Print, in exact form, the lines below from the one containing "li1 | 5393 | - |" through the one containing "final: 5.359 / 1844 / 0.4968 / 0.7182 / 13840", and omit all others.

Dataset items:

##############################

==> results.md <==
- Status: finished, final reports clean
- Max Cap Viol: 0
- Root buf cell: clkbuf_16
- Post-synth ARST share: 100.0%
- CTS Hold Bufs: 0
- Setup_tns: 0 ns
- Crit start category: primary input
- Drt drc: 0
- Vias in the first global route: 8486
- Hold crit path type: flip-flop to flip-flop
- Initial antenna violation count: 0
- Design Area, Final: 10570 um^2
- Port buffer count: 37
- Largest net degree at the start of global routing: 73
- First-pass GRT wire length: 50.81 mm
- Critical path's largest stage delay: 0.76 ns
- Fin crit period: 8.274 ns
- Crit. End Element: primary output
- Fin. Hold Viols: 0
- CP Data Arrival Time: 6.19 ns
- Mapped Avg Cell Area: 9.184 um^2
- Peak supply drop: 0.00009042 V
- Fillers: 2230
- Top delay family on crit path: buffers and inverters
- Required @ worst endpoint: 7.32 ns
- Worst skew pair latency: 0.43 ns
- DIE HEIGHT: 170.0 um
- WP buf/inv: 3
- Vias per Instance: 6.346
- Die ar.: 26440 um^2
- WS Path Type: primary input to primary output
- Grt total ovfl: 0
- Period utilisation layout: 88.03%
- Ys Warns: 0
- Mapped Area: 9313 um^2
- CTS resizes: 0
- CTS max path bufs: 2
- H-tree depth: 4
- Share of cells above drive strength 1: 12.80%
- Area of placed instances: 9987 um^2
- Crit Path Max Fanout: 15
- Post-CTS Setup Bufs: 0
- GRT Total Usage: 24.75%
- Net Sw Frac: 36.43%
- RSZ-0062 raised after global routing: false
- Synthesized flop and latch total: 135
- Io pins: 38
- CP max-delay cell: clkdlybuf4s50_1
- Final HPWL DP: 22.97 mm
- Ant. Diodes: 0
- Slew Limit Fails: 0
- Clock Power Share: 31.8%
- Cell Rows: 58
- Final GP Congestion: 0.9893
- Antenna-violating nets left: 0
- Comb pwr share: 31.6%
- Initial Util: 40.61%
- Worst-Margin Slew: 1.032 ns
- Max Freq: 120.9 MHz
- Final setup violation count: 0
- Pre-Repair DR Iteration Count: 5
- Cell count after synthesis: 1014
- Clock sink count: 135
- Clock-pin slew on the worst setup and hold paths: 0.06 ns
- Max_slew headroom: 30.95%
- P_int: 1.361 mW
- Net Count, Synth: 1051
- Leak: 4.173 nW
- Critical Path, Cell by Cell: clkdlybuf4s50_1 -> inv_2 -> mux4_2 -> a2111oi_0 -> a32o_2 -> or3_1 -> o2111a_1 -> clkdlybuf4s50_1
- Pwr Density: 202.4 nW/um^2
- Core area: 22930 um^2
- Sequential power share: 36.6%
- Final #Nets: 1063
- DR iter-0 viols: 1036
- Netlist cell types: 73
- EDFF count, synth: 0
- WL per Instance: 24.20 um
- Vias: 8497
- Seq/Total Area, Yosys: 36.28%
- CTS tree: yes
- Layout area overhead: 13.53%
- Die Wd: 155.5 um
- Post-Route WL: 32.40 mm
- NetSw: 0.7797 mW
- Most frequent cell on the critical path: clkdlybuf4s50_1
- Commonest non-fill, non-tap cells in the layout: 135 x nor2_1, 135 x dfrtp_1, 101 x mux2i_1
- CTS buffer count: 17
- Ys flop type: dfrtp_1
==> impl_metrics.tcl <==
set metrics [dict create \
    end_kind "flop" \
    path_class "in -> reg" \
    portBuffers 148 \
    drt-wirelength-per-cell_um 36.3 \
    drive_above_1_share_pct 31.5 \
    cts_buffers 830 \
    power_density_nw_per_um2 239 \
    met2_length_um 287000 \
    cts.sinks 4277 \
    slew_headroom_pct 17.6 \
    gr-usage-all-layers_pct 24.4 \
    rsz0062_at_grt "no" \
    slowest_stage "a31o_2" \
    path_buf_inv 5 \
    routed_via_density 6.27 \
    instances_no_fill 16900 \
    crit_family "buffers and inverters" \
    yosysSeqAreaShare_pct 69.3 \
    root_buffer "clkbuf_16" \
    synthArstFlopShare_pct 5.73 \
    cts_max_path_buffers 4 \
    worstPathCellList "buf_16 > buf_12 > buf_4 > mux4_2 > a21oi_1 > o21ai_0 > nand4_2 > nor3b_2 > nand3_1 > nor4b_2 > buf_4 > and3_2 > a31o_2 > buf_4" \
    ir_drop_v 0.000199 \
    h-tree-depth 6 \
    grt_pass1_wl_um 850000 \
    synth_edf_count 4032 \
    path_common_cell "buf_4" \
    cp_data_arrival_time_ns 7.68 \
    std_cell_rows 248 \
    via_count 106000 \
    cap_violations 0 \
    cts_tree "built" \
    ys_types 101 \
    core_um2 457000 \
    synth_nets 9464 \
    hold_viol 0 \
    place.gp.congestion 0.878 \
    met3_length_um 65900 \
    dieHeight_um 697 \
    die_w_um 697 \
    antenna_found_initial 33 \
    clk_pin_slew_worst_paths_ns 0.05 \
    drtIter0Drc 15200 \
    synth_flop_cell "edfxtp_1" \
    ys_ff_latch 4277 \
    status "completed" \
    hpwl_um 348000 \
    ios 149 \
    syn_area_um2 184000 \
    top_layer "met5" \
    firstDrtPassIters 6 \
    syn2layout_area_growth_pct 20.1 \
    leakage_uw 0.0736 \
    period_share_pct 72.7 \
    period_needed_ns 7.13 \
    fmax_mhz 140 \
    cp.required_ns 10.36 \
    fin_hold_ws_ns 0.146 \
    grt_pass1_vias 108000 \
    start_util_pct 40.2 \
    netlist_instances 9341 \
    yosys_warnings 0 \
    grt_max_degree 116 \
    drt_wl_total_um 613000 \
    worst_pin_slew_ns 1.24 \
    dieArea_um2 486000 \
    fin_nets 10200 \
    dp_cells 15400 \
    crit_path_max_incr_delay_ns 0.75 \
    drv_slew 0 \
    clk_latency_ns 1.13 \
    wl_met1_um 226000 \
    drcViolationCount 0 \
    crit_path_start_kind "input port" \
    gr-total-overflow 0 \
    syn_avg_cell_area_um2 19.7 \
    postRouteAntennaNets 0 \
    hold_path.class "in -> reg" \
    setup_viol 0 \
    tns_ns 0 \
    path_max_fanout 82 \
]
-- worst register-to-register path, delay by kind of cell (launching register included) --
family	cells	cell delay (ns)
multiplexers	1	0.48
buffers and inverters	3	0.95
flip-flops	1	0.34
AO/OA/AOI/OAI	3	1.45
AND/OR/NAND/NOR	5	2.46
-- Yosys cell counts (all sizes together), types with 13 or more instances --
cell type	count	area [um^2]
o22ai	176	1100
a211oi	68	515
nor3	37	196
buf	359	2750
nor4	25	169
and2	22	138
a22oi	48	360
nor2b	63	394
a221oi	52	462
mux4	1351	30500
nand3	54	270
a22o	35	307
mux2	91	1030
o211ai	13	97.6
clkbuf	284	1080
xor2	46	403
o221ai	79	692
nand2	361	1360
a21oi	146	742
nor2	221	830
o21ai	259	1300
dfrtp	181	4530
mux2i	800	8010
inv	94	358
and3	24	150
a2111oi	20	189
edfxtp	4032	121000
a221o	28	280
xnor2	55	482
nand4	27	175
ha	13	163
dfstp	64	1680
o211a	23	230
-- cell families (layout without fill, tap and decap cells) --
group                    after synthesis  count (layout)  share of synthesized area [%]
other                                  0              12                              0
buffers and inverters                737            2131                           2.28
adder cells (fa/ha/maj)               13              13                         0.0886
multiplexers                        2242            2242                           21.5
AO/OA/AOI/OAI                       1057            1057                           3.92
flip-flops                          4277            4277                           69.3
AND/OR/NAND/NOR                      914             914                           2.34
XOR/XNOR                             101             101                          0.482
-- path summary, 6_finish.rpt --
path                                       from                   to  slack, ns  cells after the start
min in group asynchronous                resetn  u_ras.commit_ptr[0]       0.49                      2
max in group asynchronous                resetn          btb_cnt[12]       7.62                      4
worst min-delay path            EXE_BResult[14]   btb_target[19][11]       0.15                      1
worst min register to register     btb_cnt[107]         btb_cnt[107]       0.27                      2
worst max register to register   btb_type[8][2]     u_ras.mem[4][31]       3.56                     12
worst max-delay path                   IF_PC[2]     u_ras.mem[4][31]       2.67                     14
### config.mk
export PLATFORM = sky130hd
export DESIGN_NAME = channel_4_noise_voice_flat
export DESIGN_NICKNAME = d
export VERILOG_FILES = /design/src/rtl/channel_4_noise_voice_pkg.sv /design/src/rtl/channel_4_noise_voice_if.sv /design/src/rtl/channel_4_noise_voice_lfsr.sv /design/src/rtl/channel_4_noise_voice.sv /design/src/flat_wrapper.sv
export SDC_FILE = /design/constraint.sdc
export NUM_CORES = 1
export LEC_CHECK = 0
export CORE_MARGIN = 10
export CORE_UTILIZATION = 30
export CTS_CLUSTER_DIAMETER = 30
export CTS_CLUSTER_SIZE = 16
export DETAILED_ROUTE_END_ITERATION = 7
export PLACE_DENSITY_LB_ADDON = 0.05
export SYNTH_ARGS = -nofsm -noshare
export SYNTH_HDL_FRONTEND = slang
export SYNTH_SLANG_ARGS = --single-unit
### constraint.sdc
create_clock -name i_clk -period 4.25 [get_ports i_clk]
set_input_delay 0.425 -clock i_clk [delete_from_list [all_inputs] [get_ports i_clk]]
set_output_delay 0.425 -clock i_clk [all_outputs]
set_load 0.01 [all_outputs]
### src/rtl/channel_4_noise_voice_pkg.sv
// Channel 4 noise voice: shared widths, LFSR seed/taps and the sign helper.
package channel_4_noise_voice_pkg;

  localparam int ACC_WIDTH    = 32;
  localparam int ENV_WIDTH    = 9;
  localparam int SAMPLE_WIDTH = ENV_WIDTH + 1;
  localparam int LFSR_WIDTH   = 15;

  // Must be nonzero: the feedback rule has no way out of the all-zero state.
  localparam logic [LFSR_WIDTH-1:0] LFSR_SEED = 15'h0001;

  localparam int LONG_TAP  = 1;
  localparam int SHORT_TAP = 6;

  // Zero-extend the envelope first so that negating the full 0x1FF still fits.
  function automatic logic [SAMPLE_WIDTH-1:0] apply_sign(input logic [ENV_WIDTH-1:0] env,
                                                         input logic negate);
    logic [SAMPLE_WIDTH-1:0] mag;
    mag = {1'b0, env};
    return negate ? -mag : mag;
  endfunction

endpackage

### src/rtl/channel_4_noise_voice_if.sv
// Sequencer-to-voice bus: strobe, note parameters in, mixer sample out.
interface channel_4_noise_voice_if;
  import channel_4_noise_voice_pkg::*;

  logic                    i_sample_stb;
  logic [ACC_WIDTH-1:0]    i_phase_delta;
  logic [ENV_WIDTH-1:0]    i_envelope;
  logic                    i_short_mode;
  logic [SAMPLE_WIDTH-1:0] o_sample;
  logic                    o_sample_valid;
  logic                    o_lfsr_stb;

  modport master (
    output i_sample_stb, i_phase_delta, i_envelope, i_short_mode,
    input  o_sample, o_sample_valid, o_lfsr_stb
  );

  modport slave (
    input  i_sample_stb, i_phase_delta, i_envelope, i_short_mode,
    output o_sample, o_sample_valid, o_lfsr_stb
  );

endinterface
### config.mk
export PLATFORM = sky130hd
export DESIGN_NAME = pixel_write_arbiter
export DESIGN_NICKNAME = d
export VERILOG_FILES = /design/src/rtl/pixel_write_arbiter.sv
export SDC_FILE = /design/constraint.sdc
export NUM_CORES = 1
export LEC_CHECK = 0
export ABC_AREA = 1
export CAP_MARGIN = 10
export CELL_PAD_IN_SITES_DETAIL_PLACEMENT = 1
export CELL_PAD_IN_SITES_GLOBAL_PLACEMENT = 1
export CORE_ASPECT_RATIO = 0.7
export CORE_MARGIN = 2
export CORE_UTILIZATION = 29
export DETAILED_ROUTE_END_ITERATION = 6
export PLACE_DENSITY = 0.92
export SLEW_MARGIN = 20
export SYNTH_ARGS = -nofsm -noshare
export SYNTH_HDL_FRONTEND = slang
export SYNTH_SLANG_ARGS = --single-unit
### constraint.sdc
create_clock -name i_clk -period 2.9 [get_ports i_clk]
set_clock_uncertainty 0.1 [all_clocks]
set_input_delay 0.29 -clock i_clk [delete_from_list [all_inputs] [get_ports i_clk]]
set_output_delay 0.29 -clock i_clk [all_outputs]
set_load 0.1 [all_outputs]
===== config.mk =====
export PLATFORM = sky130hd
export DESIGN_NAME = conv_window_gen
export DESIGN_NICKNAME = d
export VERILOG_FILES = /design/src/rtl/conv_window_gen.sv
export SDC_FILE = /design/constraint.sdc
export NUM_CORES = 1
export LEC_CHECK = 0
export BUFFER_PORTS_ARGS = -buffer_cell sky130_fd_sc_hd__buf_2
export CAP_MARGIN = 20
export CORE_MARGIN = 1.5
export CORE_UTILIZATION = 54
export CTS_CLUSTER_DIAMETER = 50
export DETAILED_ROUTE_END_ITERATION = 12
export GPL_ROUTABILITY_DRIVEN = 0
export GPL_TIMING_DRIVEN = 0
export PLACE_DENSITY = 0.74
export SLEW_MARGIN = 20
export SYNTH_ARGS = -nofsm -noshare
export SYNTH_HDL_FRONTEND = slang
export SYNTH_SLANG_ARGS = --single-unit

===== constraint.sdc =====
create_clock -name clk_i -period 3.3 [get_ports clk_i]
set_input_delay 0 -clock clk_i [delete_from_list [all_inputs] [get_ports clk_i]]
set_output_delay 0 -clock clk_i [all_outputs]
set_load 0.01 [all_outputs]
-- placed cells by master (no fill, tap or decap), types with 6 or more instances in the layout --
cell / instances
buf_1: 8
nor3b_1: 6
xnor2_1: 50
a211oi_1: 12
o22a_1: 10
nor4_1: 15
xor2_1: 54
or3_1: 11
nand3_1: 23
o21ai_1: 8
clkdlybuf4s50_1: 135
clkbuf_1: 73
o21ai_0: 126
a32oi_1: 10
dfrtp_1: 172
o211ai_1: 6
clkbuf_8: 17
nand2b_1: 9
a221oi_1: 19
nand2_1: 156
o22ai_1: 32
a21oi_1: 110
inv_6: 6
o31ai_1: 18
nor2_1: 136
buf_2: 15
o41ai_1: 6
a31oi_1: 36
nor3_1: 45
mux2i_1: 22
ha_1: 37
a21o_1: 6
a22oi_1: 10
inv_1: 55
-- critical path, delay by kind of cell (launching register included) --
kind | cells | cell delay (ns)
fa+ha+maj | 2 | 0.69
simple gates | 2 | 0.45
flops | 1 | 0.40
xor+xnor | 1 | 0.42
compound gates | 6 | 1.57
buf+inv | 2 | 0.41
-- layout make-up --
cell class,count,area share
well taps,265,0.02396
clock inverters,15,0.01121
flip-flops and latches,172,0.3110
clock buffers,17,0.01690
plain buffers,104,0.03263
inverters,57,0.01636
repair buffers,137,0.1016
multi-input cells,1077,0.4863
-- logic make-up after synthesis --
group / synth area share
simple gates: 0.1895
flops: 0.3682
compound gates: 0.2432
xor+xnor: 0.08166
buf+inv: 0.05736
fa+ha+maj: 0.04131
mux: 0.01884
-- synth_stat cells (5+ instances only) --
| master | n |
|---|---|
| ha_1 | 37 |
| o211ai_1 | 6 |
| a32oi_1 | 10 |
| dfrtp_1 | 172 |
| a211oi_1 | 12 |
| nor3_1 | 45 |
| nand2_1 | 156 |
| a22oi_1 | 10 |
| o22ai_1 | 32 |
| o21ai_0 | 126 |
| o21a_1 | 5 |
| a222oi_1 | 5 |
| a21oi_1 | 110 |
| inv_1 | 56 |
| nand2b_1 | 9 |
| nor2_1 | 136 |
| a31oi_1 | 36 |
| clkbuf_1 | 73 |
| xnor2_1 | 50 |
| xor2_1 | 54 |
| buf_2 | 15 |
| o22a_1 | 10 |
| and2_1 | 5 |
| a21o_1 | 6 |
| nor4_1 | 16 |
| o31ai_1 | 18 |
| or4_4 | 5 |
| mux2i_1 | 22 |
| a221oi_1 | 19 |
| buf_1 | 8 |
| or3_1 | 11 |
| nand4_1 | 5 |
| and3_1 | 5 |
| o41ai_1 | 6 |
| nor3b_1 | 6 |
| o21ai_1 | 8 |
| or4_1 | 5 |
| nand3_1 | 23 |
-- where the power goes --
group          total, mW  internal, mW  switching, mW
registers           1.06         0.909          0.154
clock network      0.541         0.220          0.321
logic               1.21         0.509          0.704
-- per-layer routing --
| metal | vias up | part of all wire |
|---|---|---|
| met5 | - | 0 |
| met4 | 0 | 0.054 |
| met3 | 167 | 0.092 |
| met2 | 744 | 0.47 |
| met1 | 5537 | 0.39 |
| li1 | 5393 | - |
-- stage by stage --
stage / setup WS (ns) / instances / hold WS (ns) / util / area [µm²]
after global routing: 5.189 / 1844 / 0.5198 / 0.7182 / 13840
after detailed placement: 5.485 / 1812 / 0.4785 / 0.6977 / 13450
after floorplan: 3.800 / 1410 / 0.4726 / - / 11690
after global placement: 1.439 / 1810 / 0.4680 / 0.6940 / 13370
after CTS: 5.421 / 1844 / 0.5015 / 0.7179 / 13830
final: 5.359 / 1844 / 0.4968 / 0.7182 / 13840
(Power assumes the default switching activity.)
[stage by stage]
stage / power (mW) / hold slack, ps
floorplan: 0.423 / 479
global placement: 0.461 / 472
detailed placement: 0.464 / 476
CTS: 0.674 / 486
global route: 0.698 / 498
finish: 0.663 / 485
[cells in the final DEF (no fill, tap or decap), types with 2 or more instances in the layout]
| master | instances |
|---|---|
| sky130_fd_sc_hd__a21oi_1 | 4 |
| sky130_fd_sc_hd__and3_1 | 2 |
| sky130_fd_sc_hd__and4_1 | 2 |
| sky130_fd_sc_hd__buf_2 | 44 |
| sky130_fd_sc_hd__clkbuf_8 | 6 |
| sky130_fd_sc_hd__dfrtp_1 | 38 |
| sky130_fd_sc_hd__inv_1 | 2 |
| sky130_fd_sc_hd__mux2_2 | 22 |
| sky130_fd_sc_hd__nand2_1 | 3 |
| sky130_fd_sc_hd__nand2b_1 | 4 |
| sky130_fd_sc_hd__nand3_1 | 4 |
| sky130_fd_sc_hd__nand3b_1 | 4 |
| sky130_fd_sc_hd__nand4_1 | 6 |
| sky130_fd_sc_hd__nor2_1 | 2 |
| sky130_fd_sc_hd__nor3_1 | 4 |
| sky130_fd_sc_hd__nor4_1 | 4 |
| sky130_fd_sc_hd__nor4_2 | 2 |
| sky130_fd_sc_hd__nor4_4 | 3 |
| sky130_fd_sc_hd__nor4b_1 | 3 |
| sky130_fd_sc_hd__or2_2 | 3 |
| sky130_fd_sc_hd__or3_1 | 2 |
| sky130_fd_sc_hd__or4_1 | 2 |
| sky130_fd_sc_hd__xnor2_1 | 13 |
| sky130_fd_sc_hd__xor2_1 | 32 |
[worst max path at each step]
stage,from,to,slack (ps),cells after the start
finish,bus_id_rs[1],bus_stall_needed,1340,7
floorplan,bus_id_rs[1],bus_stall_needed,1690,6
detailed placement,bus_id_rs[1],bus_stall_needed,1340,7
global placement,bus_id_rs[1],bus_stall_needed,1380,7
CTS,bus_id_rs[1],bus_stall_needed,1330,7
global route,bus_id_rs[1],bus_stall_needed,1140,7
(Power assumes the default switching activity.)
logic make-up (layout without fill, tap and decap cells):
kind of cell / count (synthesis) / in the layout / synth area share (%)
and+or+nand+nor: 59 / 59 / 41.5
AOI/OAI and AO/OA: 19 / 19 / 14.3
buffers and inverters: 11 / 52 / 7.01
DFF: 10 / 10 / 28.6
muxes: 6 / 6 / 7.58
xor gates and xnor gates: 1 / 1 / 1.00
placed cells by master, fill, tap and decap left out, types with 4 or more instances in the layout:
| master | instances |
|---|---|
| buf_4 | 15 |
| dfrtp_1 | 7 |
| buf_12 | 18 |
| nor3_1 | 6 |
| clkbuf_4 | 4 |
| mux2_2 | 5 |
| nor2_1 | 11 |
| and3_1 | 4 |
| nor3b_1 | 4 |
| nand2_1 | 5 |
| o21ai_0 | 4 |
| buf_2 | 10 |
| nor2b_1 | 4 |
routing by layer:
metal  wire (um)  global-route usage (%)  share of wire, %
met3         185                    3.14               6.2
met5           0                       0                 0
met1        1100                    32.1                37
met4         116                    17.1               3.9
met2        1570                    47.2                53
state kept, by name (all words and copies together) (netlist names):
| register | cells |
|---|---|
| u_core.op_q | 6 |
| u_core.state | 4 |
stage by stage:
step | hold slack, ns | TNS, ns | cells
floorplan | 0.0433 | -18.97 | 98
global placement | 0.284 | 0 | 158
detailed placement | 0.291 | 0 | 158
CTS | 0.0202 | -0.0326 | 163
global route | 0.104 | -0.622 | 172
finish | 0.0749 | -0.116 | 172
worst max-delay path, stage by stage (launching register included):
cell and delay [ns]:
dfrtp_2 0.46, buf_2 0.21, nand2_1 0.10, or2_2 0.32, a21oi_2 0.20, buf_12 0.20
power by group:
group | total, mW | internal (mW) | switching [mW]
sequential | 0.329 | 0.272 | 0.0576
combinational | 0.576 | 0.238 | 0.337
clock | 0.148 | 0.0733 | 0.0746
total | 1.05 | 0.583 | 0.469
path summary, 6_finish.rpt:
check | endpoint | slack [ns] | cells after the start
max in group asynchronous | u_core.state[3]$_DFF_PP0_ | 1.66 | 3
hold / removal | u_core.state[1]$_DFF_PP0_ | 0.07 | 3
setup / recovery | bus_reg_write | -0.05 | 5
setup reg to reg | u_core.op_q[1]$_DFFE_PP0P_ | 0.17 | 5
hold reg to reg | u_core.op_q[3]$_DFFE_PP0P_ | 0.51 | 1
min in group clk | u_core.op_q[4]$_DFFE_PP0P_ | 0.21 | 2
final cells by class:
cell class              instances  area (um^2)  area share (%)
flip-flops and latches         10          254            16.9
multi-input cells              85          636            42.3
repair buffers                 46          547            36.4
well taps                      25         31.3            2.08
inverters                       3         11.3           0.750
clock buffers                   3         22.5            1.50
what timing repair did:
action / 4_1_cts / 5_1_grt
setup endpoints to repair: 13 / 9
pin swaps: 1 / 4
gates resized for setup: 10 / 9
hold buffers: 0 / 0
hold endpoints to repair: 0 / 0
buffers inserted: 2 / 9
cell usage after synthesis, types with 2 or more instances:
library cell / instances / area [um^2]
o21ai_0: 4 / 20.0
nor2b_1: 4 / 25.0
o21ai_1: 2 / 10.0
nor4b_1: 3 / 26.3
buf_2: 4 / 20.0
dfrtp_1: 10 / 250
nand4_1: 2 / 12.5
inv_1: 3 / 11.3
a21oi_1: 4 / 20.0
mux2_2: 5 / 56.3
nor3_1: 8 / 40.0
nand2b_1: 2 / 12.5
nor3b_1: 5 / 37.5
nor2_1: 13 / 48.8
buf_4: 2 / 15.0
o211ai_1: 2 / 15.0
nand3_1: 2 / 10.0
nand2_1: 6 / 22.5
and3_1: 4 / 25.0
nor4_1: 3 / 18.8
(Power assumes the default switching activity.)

##############################

# ANSWER TO THIS TASK:
| li1 | 5393 | - |
-- stage by stage --
stage / setup WS (ns) / instances / hold WS (ns) / util / area [µm²]
after global routing: 5.189 / 1844 / 0.5198 / 0.7182 / 13840
after detailed placement: 5.485 / 1812 / 0.4785 / 0.6977 / 13450
after floorplan: 3.800 / 1410 / 0.4726 / - / 11690
after global placement: 1.439 / 1810 / 0.4680 / 0.6940 / 13370
after CTS: 5.421 / 1844 / 0.5015 / 0.7179 / 13830
final: 5.359 / 1844 / 0.4968 / 0.7182 / 13840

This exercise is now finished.